La queja de Miriam no estaba dirigida contra un matrimonio mixto con una mujer kusita (un término que probablemente indica Etiopía; la antigua paráfrasis aramea hebrea de este versículo equipara “cusita” a “hermosa”). Más bien, Miriam habla en nombre de esta esposa, ya que Moisés, que permanece ritualmente puro debido a su frecuente contacto con lo divino, no es un buen esposo. Cuando ella (y Aarón) preguntan: “¿Es que Yahveh no ha hablado más que con Moisés? ¿No ha hablado también con nosotros?” (Números 12, 2). La respuesta es “sí, Él también habló a través de vosotros”. Dios envía la lepra a Miriam por haber desafiado la autoridad de Moisés, pero los israelitas esperan a que ella sea sanada antes de continuar su viaje. El profeta Miqueas (6, 4) afirma que Dios envió a “Moisés, Aarón y Miriam” para guiar al pueblo.

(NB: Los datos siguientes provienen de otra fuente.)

--- config.mk ---
export PLATFORM = sky130hd
export DESIGN_NAME = debounce_bank
export DESIGN_NICKNAME = d
export VERILOG_FILES = /design/src/rtl/debounce_pkg.sv /design/src/rtl/debounce_channel.sv /design/src/rtl/debounce_bank.sv
export SDC_FILE = /design/constraint.sdc
export NUM_CORES = 1
export LEC_CHECK = 0
export ABC_AREA = 1
export CAP_MARGIN = 5
export CORE_MARGIN = 2
export CORE_UTILIZATION = 42
export DETAILED_ROUTE_END_ITERATION = 7
export PLACE_DENSITY = 0.63
export SLEW_MARGIN = 10
export SYNTH_ARGS = -nofsm -noshare
export SYNTH_HDL_FRONTEND = slang
export SYNTH_HIERARCHICAL = 1
export SYNTH_SLANG_ARGS = --single-unit
--- constraint.sdc ---
create_clock -name clk -period 2.2 [get_ports clk]
set_input_delay 0.55 -clock clk [delete_from_list [all_inputs] [get_ports clk]]
set_output_delay 0.55 -clock clk [all_outputs]
set_load 0.02 [all_outputs]
--- src/rtl/debounce_pkg.sv ---
// Shared constants and helpers for the debounce bank.
// Optional input synchroniser is selected with DEBOUNCE_BANK_SYNC_EN.
package debounce_pkg;

  localparam int DEFAULT_CHANNELS   = 4;
  localparam int DEFAULT_HIST_LEN   = 8;
  localparam int DEFAULT_PRESCALE_W = 16;
  localparam int MAX_HIST_LEN       = 64;

  // Constant with the low len bits set: the "stable high" history pattern.
  function automatic logic [MAX_HIST_LEN-1:0] hist_ones(input int len);
    logic [MAX_HIST_LEN-1:0] v;
    v = '0;
    for (int i = 0; i < MAX_HIST_LEN; i++) begin
      v[i] = (i < len);
    end
    return v;
  endfunction

endpackage

--- src/rtl/debounce_channel.sv ---
// One debounce channel: optional 2-flop sync, shift history, hysteretic level,
// edge pulses and a sticky edge-pending flag (DEBOUNCE_BANK_SYNC_EN adds the sync).
module debounce_channel
  import debounce_pkg::*;
#(
  parameter int HIST_LEN = DEFAULT_HIST_LEN
) (
  input  logic clk,
  input  logic reset,
  input  logic strobe,
  input  logic button,
  input  logic ack,
  output logic debounced,
  output logic rise,
  output logic fall,
  output logic pending
);

  localparam logic [HIST_LEN-1:0] HIST_ONES = HIST_LEN'(hist_ones(HIST_LEN));

  logic                sample;
  logic [HIST_LEN-1:0] hist;
  logic [HIST_LEN-1:0] hist_next;
  logic                rise_cond;
  logic                fall_cond;

`ifdef DEBOUNCE_BANK_SYNC_EN
  logic [1:0] sync_q;

  // The synchroniser runs every cycle so it never holds a stale metastable value.
  always_ff @(posedge clk) begin
    if (reset) sync_q <= '0;
    else       sync_q <= {sync_q[0], button};
  end

  assign sample = sync_q[1];
`else
  assign sample = button;
`endif

  assign hist_next = {hist[HIST_LEN-2:0], sample};
  assign rise_cond = strobe && (hist_next == HIST_ONES) && !debounced;
  assign fall_cond = strobe && (hist_next == '0) && debounced;

  // NOTE: all state here uses non-blocking assignments so every register sees
  // the pre-edge values of the others, exactly like the hardware.
  always_ff @(posedge clk) begin
    if (reset) begin
      hist      <= '0;
      debounced <= 1'b0;
      rise      <= 1'b0;
      fall      <= 1'b0;
      pending   <= 1'b0;
    end else begin
      if (strobe) hist <= hist_next;
      // Mixed histories leave the level untouched, giving the hysteresis.
      if (rise_cond)      debounced <= 1'b1;
      else if (fall_cond) debounced <= 1'b0;
      rise    <= rise_cond;
      fall    <= fall_cond;
      // A new edge outranks a simultaneous acknowledge.
      pending <= (pending && !ack) || rise_cond || fall_cond;
    end
  end

endmodule

--- src/rtl/debounce_bank.sv ---
// N-channel debouncer with shared strobe prescaler and interrupt summary.
// Define DEBOUNCE_BANK_SYNC_EN to add a 2-flop synchroniser on each input.
module debounce_bank
  import debounce_pkg::*;
#(
  parameter int CHANNELS   = DEFAULT_CHANNELS,
  parameter int HIST_LEN   = DEFAULT_HIST_LEN,
  parameter int PRESCALE_W = DEFAULT_PRESCALE_W
) (
  input  logic                  clk,
  input  logic                  reset,
  input  logic                  enable,
  input  logic [PRESCALE_W-1:0] prescale,
  input  logic [CHANNELS-1:0]   buttons,
  output logic [CHANNELS-1:0]   debounced,
  output logic [CHANNELS-1:0]   rise,
  output logic [CHANNELS-1:0]   fall,
  output logic [CHANNELS-1:0]   pending,
  input  logic [CHANNELS-1:0]   ack,
  output logic                  irq
);

  logic [PRESCALE_W-1:0] count;
  logic                  strobe;

  // Using >= lets a prescale lowered below the running count strobe at once.
  assign strobe = enable && (count >= prescale);

  always_ff @(posedge clk) begin
    if (reset)       count <= '0;
    else if (strobe) count <= '0;
    else if (enable) count <= count + PRESCALE_W'(1);
  end

  always_ff @(posedge clk) begin
    if (reset) irq <= 1'b0;
    else       irq <= |pending;
  end

  for (genvar i = 0; i < CHANNELS; i++) begin : g_channel
    debounce_channel #(
      .HIST_LEN (HIST_LEN)
    ) u_channel (
      .clk       (clk),
      .reset     (reset),
      .strobe    (strobe),
      .button    (buttons[i]),
      .ack       (ack[i]),
      .debounced (debounced[i]),
      .rise      (rise[i]),
      .fall      (fall[i]),
      .pending   (pending[i])
    );
  end

endmodule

Más de un milenio después, otra Miriam protegió a un niño, desafió a la autoridad y celebró la victoria de Dios. Lucas 1:27 identifica “una virgen, desposada con un hombre (...) llamado José”. El nombre de la virgen era Mariam, una traducción griega del hebreo Miriam.

El nombre recuerda a esa otra Miriam que sacó a su pueblo de la esclavitud. También recuerda a Mariamne, la esposa asmodea de Herodes el Grande, que representaba al gobierno judío en lugar del romano. Cuando Mariam canta “ha puesto los ojos en la humildad de su esclava” (en griego: doule; Lucas 1:48) recordamos a Miriam y a su pueblo, esclavos en Egipto. Cuando Mariam proclama “derribó a los potentados de sus tronos y exaltó a los humildes” (Lc 1, 52) recordamos el éxodo. Miriam y su tocaya Mariam son profetisas cuyas palabras y hechos resisten contra cualquier cosa que impida prosperar a los hombres.